手元の辞書に寄れば、「板につく」という表現は、「経験を積んだ結果、職業・任務などがその人にぴったり合った感じになる」こととある。そこまで言うのもたいへんおこがましい話だが、三日目にしてアシスタント業も細かな工夫ができるようになってきた。場面場面の対応が、わりに練られてきたのである。
 何をどういう順序で対応していけばいいのか、あるいは、どういう場面で呼吸し、立ち止まり、空を見て、歩き、笑い、接するのかなど、一連の動きが生きている流れのなかで少しずつわかってくるからだ。
 これをして「身体化」と言ってもいいかもしれない。
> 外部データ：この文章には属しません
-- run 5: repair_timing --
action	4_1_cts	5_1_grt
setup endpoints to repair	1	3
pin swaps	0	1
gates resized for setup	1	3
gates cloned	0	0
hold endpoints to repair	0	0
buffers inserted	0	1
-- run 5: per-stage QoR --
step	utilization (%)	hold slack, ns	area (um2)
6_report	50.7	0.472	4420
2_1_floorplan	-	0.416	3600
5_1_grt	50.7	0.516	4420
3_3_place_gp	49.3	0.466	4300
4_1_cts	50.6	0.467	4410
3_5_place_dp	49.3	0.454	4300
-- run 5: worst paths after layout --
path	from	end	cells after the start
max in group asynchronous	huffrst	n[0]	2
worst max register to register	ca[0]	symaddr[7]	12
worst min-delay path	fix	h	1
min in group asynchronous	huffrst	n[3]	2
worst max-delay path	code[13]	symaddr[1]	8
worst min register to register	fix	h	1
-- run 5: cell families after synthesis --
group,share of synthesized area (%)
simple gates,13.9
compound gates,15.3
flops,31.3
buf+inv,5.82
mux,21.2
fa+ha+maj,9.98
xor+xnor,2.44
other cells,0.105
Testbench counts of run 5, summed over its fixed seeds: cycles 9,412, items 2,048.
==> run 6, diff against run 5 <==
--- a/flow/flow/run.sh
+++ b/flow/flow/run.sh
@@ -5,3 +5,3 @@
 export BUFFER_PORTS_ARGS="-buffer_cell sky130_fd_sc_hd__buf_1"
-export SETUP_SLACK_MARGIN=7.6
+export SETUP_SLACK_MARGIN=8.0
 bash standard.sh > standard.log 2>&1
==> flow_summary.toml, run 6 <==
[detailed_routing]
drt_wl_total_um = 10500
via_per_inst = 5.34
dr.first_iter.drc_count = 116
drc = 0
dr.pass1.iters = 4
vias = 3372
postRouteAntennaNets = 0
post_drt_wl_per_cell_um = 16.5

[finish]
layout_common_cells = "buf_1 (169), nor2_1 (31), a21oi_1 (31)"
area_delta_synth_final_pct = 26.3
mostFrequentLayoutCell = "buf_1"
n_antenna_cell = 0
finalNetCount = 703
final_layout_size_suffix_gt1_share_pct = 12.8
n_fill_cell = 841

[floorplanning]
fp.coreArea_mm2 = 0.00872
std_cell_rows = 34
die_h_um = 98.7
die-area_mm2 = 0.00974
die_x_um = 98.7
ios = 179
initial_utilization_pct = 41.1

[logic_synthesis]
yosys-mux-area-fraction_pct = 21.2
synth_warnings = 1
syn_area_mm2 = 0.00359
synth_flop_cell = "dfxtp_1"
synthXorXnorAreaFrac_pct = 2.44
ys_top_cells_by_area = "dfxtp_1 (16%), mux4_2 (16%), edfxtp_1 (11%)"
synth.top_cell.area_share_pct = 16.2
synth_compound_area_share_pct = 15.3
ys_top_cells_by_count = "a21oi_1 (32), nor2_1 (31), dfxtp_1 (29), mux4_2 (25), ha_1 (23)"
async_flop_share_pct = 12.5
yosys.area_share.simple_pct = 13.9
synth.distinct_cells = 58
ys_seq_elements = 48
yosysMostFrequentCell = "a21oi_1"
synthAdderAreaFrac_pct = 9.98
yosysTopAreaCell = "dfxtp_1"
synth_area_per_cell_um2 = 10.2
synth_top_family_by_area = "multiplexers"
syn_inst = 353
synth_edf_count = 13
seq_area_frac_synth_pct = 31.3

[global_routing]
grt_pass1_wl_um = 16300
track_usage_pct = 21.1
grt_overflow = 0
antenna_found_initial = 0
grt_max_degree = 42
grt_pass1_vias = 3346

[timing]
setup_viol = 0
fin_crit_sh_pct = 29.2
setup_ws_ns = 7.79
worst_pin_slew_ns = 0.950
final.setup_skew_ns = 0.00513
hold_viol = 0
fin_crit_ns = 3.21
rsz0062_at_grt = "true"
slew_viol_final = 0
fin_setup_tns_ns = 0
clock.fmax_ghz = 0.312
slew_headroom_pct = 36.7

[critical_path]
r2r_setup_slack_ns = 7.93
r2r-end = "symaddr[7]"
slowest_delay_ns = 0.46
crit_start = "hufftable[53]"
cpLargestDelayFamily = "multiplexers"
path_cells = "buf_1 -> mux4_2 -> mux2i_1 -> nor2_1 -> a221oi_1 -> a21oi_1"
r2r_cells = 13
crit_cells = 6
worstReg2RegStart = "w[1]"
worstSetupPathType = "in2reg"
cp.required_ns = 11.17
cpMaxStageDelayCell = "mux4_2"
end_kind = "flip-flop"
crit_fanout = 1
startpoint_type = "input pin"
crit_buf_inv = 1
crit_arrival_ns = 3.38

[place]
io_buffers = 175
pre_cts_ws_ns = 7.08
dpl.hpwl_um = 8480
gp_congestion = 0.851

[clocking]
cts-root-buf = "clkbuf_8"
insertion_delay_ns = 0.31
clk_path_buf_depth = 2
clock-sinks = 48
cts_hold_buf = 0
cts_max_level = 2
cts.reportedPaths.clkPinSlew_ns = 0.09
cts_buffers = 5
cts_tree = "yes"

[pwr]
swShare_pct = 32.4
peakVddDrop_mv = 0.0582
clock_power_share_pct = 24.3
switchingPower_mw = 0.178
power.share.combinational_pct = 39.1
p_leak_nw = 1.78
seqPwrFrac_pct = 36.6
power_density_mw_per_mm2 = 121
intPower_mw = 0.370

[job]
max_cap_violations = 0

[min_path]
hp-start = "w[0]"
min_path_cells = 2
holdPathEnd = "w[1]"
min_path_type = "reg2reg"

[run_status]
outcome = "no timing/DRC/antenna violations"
ただし、通る道は同じでも、そこは見た目の問題である。同じようであっても、昨日とはまったく違う気温であり、湿度であり、人間であり、時間であり、場所である。また訪れる人間によっても、全部違ってくる。同じようで同じではない。それを忘れてはいけない。地球あるいはこれを自然と言うならば、人間は、自然のなかで生きている。その変化を微細に感じとらなければならない。しかしそれは、能動的でもなく受動的ではなく、当然のように。
 身体は及ぶ環境に準じて変化を伴うべきであろう。個人の意思によるものでなく、変化を伴うことが「自然な状態」となることこそ、ある意味、生きていくべき真実に近い、そんなふうな気がするのだ。
 とにかく身体を精密に使うことである。しかしそれは意識するのではなく、身体の素直な反応として。


7月31日(火)甲野先生集中講義その2

 集中講義二日目。
 昨日よりは大分緊張もほぐれたかに思われる。
 箒の使い方は、随分と勉強になった。
 興味や関心の多い動作や動きも頻出。
撮影は固定カメラにして、技を体験させてもらったり、ちょっと小難しい受けをたらせてもらったりと、まさに身体が「わくわく」を実感している。
こんなことができるのかあという閃きと喜びと発見が身体中を駆け巡る。あっという間の時間だ。
そして気がつけば月末。


7月30日(月)甲野先生集中講義その1

 客員特別教授の甲野先生の集中講義初日。
 まずは昨日より関西に来られた甲野先生のお出迎え。わたしの担当は、撮影と記録とアシスタントとアテンダントとそのほか何でも屋なのである。
珍しく今日は朝から緊張の連続である。
甲野先生の「講習会」なら、何度もこの場で受けさせていただいてきたが、それはまさに「受けさせていただいてきた」ものであり、文字通り受動的なものであった。だが、今回は若干「迎える」体制も必要とされる。師匠不在のこともあり、不手際のないよう細心の注意を払う。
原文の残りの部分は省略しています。